287. FAO's share in the execution and implementation of UNDP-funded programmes continued to decline from about 9 percent in 1993 to less than 3 percent in 1997, as shown in Chart 3.3-5. This drop reflected UNDP's resource constraints, increased reliance on national project execution and the use of alternative agencies in the implementation of projects, especially UNDP's Office for Project Services (OPS). On the positive side, the FAO/UNDP Programme appeared to be stabilizing at about US$ 90 million, the 1996-97 level. Also, expenditures related to UNDP facilities: SPPD and STS, which replaced the previous TSS-1 and TSS-2, appeared to be reaching a stable level of about US$ 8 million per biennium.
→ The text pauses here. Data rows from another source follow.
## src/rtl/rr_arb_pkg.sv

```systemverilog
// ============================================================================
// rr_arb_pkg : shared types and helpers for the round-robin one-hot arbiter
// Revision   : 1.0
// ============================================================================
`default_nettype none

package rr_arb_pkg;

    typedef enum logic [1:0] {
        IDLE  = 2'd0,
        GRANT = 2'd1,
        GAP   = 2'd2
    } arb_state_e;

    localparam int unsigned MAX_REQ = 16;

    // Index width for a requester count; never narrower than one bit.
    function automatic int unsigned idx_width(input int unsigned n);
        return (n <= 1) ? 1 : $clog2(n);
    endfunction

    function automatic logic [MAX_REQ-1:0] to_onehot(input logic [3:0] idx);
        return MAX_REQ'(1) << idx;
    endfunction

endpackage

`default_nettype wire

```

## src/rtl/rr_pick.sv

```systemverilog
// ============================================================================
// rr_pick  : combinational round-robin picker, first set req bit from ptr up
// Revision : 1.0
// ============================================================================
`default_nettype none

module rr_pick
    import rr_arb_pkg::*;
#(
    parameter int N_REQ = 4,
    parameter int IDX_W = idx_width(N_REQ)
) (
    input  logic [N_REQ-1:0] req,
    input  logic [IDX_W-1:0] ptr,
    output logic             valid,
    output logic [IDX_W-1:0] winner
);

    // Scan offsets from farthest to nearest so the nearest hit is written last.
    always_comb begin
        int             sum;
        logic [IDX_W-1:0] cand;
        valid  = 1'b0;
        winner = '0;
        for (int i = N_REQ - 1; i >= 0; i--) begin
            sum = int'(ptr) + i;
            if (sum >= N_REQ) begin
                sum = sum - N_REQ;
            end
            cand = IDX_W'(sum);
            if (req[cand]) begin
                valid  = 1'b1;
                winner = cand;
            end
        end
    end

endmodule

`default_nettype wire

```

## src/rtl/rr_onehot_arbiter.sv

```systemverilog
// ============================================================================
// rr_onehot_arbiter : registered one-hot round-robin arbiter, break-before-make
// Optional checks   : RR_ONEHOT_ARBITER_CHECK_EN        Revision : 1.0
// ============================================================================
`default_nettype none

module rr_onehot_arbiter
    import rr_arb_pkg::*;
#(
    parameter int N_REQ    = 4,
    parameter int MAX_HOLD = 8
) (
    input  logic                         clk,
    input  logic                         rst_n,
    input  logic [N_REQ-1:0]             req,
    input  logic                         done,
    output logic [N_REQ-1:0]             gnt,
    output logic [idx_width(N_REQ)-1:0]  gnt_id,
    output logic                         busy,
    output logic                         timeout
);

    localparam int IDX_W = idx_width(N_REQ);

    arb_state_e       state, state_nx;
    logic [7:0]       cnt, cnt_nx;
    logic [IDX_W-1:0] ptr, ptr_nx, id_nx, pick_idx;
    logic [N_REQ-1:0] gnt_nx;
    logic             busy_nx, to_nx, pick_valid;

    rr_pick #(
        .N_REQ (N_REQ),
        .IDX_W (IDX_W)
    ) u_pick (
        .req    (req),
        .ptr    (ptr),
        .valid  (pick_valid),
        .winner (pick_idx)
    );

    always_ff @(posedge clk or negedge rst_n) begin
        if (!rst_n) begin
            state   <= IDLE;
            cnt     <= '0;
            ptr     <= '0;
            gnt     <= '0;
            gnt_id  <= '0;
            busy    <= 1'b0;
            timeout <= 1'b0;
        end else begin
            state   <= state_nx;
            cnt     <= cnt_nx;
            ptr     <= ptr_nx;
            gnt     <= gnt_nx;
            gnt_id  <= id_nx;
            busy    <= busy_nx;
            timeout <= to_nx;
        end
    end

    always_comb begin
        state_nx = state;
        cnt_nx   = cnt;
        ptr_nx   = ptr;
        gnt_nx   = gnt;
        id_nx    = gnt_id;
        busy_nx  = busy;
        to_nx    = 1'b0;
        case (state)
            IDLE, GAP: begin
                if (pick_valid) begin
                    state_nx = GRANT;
                    gnt_nx   = N_REQ'(to_onehot(4'(pick_idx)));
                    id_nx    = pick_idx;
                    busy_nx  = 1'b1;
                    cnt_nx   = '0;
                end else begin
                    state_nx = IDLE;
                    gnt_nx   = '0;
                    busy_nx  = 1'b0;
                end
            end
            GRANT: begin
                // done/withdraw outrank expiry, so timeout only fires on a pure expiry.
                if (done || !req[gnt_id] || (cnt == 8'(MAX_HOLD - 1))) begin
                    state_nx = GAP;
                    gnt_nx   = '0;
                    busy_nx  = 1'b0;
                    cnt_nx   = '0;
                    ptr_nx   = (gnt_id == IDX_W'(N_REQ - 1)) ? '0 : gnt_id + 1'b1;
                    to_nx    = !done && req[gnt_id];
                end else begin
                    cnt_nx = cnt + 8'd1;
                end
            end
            default: begin
                state_nx = IDLE;
                gnt_nx   = '0;
                busy_nx  = 1'b0;
                cnt_nx   = '0;
            end
        endcase
    end

`ifdef RR_ONEHOT_ARBITER_CHECK_EN
    logic [N_REQ-1:0] id_oh;
    assign id_oh = N_REQ'(to_onehot(4'(gnt_id)));

    a_onehot: assert property (@(posedge clk) disable iff (!rst_n) $onehot0(gnt))
        $info("onehot ok"); else $error("gnt not onehot0");
    a_busy: assert property (@(posedge clk) disable iff (!rst_n) busy == (|gnt))
        $info("busy ok"); else $error("busy disagrees with gnt");
    a_id: assert property (@(posedge clk) disable iff (!rst_n) busy |-> (gnt == id_oh))
        $info("gnt_id ok"); else $error("gnt_id disagrees with gnt");
    a_bbm: assert property (@(posedge clk) disable iff (!rst_n)
            (($past(gnt) != '0) && (gnt != '0)) |-> (gnt == $past(gnt)))
        $info("gap ok"); else $error("owner changed without gap");
    a_to: assert property (@(posedge clk) disable iff (!rst_n)
            timeout |-> ((gnt == '0) && ($past(gnt) != '0)))
        $info("timeout ok"); else $error("timeout without falling gnt");
`endif

endmodule

`default_nettype wire

```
288. In terms of substance, field activities were largely concentrated under Programme 2.1.2 Crops at 25 percent of Field Programme delivery, Major Programme 2.4 Forestry at 16 percent and Programme 2.1.1 Natural Resources with about 11 percent. The majority of activities carried out under both TCP/SPFS and Emergency Programmes were concentrated under Major Programme 2.1 Agriculture Production and Support Systems, with 55 percent of TCP/SPFS delivery and over 96 percent of emergency activities relating to this Major Programme. The latter high proportion under "Crops" mainly resulted from FAO's handling of the agricultural component of the Oil for Food Project in Iraq and from agricultural rehabilitation assistance provided to Bosnia and Herzegovina.
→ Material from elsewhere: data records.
`src/rtl/stw_ctrl_pkg.sv`:
```
// rtl/stw_ctrl_pkg.sv - state encoding shared by the stopwatch control block
// Contents: state_t, the FSM state encoding, also driven out on the 2-bit debug port.
package stw_ctrl_pkg;

  typedef enum logic [1:0] {
    ST_IDLE    = 2'b00,
    ST_RUNNING = 2'b01,
    ST_PAUSED  = 2'b10,
    ST_LAP     = 2'b11
  } state_t;

endpackage

```
`src/rtl/btn_edge_det.sv`:
```
// rtl/btn_edge_det.sv - rising-edge detector for one debounced button level
// Ports:
//   CLK   in  system clock
//   rst_n in  asynchronous active-low reset
//   btn   in  debounced button level
//   rise  out one-cycle pulse when btn goes 0 -> 1
module btn_edge_det (
  input  logic CLK,
  input  logic rst_n,
  input  logic btn,
  output logic rise
);

  logic prev;

  // prev resets high so a button already held when reset releases is not a press.
  always_ff @(posedge CLK or negedge rst_n) begin
    if (!rst_n) prev <= 1'b1;
    else        prev <= btn;
  end

  assign rise = btn & ~prev;

endmodule

```
`src/rtl/stop_watch_ctrl.sv`:
```
// rtl/stop_watch_ctrl.sv - stopwatch control FSM and display time register
// Build option: STOP_WATCH_LAP_EN enables the LAP split state.
// Ports:
//   CLK, rst_n                         clock, asynchronous active-low reset
//   btn_ss, btn_lr                     debounced start/stop and lap/reset levels
//   sw_valid, sw_seconds/mins/hrs      counter-chain update strobe and live values
//   sw_en, sw_stop, sw_rst_counters    counter enable, stop pulse, clear pulse
//   disp_seconds/mins/hrs              time presented to the display
//   lap_active                         high while the display is frozen on a split
//   state                              current FSM state
module stop_watch_ctrl
  import stw_ctrl_pkg::*;
(
  input  logic       CLK,
  input  logic       rst_n,
  input  logic       btn_ss,
  input  logic       btn_lr,
  input  logic       sw_valid,
  input  logic [7:0] sw_seconds,
  input  logic [7:0] sw_mins,
  input  logic [7:0] sw_hrs,
  output logic       sw_en,
  output logic       sw_stop,
  output logic       sw_rst_counters,
  output logic [7:0] disp_seconds,
  output logic [7:0] disp_mins,
  output logic [7:0] disp_hrs,
  output logic       lap_active,
  output logic [1:0] state
);

  logic   ss_rise, lr_rise;
  state_t state_q, state_d;
  logic   en_d, stop_d, rst_d, lap_d;
  logic   enter_idle, lap_capture;

  btn_edge_det u_ss_edge (.CLK(CLK), .rst_n(rst_n), .btn(btn_ss), .rise(ss_rise));
  btn_edge_det u_lr_edge (.CLK(CLK), .rst_n(rst_n), .btn(btn_lr), .rise(lr_rise));

  // ss is tested first in every state, so a simultaneous lr edge is dropped.
  always_comb begin
    state_d = state_q;
    case (state_q)
      ST_IDLE: begin
        if (ss_rise) state_d = ST_RUNNING;
      end
      ST_RUNNING: begin
        if (ss_rise) state_d = ST_PAUSED;
`ifdef STOP_WATCH_LAP_EN
        else if (lr_rise) state_d = ST_LAP;
`endif
      end
      ST_PAUSED: begin
        if (ss_rise)      state_d = ST_RUNNING;
        else if (lr_rise) state_d = ST_IDLE;
      end
      ST_LAP: begin
`ifdef STOP_WATCH_LAP_EN
        if (ss_rise)      state_d = ST_PAUSED;
        else if (lr_rise) state_d = ST_RUNNING;
`else
        state_d = ST_IDLE;
`endif
      end
      default: state_d = ST_IDLE;
    endcase

    // Outputs are decoded from the next state and registered, so they
    // change on the same edge as the state itself.
    en_d        = (state_d == ST_RUNNING) || (state_d == ST_LAP);
    stop_d      = (state_d == ST_PAUSED) && (state_q != ST_PAUSED);
    rst_d       = (state_q == ST_PAUSED) && (state_d == ST_IDLE);
    enter_idle  = (state_d == ST_IDLE) && (state_q != ST_IDLE);
`ifdef STOP_WATCH_LAP_EN
    lap_d       = (state_d == ST_LAP);
    lap_capture = (state_d == ST_LAP) && (state_q != ST_LAP);
`else
    lap_d       = 1'b0;
    lap_capture = 1'b0;
`endif
  end

  always_ff @(posedge CLK or negedge rst_n) begin
    if (!rst_n) begin
      state_q         <= ST_IDLE;
      sw_en           <= 1'b0;
      sw_stop         <= 1'b0;
      sw_rst_counters <= 1'b0;
      lap_active      <= 1'b0;
    end else begin
      state_q         <= state_d;
      sw_en           <= en_d;
      sw_stop         <= stop_d;
      sw_rst_counters <= rst_d;
      lap_active      <= lap_d;
    end
  end

  // Clearing wins over everything; the split capture ignores sw_valid; live
  // updates are blocked while a split is on display.
  always_ff @(posedge CLK or negedge rst_n) begin
    if (!rst_n) begin
      disp_seconds <= 8'h00;
      disp_mins    <= 8'h00;
      disp_hrs     <= 8'h00;
    end else if (enter_idle) begin
      disp_seconds <= 8'h00;
      disp_mins    <= 8'h00;
      disp_hrs     <= 8'h00;
    end else if (lap_capture || (sw_valid && !lap_active)) begin
      disp_seconds <= sw_seconds;
      disp_mins    <= sw_mins;
      disp_hrs     <= sw_hrs;
    end
  end

  assign state = state_q;

endmodule

```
|2.1.1: Natural Resources||12.1||8.5||6.8||10.9|
|2.1.4: Agricultural Support Systems||6.2||0.1||6.9||5.7|
|2.1.5: Agricultural Applications of Isotopes and Biotechnology||2.9||0.7||2.5||2.6|
|2.1: Agricultural Production and Support Systems||45.3||99.6||55.0||52.5|
|2.2.2: Food and Agricultural Information||4.5||0.1||5.3||4.2|
|2.2.3: Agriculture and Economic Development Analysis||0.4||2.6||0.7|
|2.2.4: Food and Agricultural Policy||0.9||8.6||2.1|
|2.2: Food and Agricultural Policy and Development||7.4||0.1||20.8||8.8|
|2.5.1: Technology Development and Transfer||4.5||2.9||3.8|
|2.5.2: Women in Development and People's Participation||2.4||1.4||2.0|
|2.5.3: Rural Development and Agrarian Reform||2.6||2.7||2.4|
|2.5.4: Environmental Information Management||1.8||0.3||1.4|
|2.5.5: Coordination and Promotion of Sustainable Development||0.7||0.2||0.5|
|2.5.6: Food Production in Support of Food Security in LIFDCs||1.1||2.7||1.2|
|2.5: Contribution to Sustainable Development and Special Programme Thrusts||13.1||10.2||11.3|
|3.1: Policy Assistance||3.4||3.8||3.1|
289. The regional distribution of field activities is shown in Chart 3.3-6. Africa's share of the total Field Programme declined from about 36 percent in 1994-95 to 31 percent in 1996-97, although this region continued to attract the highest concentration of activity. In part, this can be attributed to the decline in UNDP resources which has mostly affected Africa. In contrast, the share of Field Programme delivery in the Near East and North Africa increased mainly due to emergency assistance. Inter-regional projects also increased their share.
290. There has been a continued decline in the proportion of project delivery in the LDCs as indicated in Table 3.3-3. The reduction is due to the decline in the proportion of Trust Fund resources benefiting LDCs, which fell from 27 percent in 1992-93 to 19.4 percent in 1996-97. The proportion of both UNDP and TCP/SPFS resources benefiting LDCs showed a steady increase, with UNDP exceeding 60 percent in 1996-97 and TCP/SPFS exceeding 40 percent. However, in 1992-93 UNDP accounted for over 50 percent of field activities in the LDCs, while in 1996-97 this had dropped to about 35 percent, as shown in Table 3.3-4. During this same period, the proportion of project delivery in these countries coming from TCP/SPFS increased from less than 10 percent to over 20 percent.
291. The proportion of project expenditures for various types of services and products in 1997 is shown in Chart 3.3-7. Experts and consultants were the largest area of expenditure with 35 percent of the total, while equipment stood at 21 percent.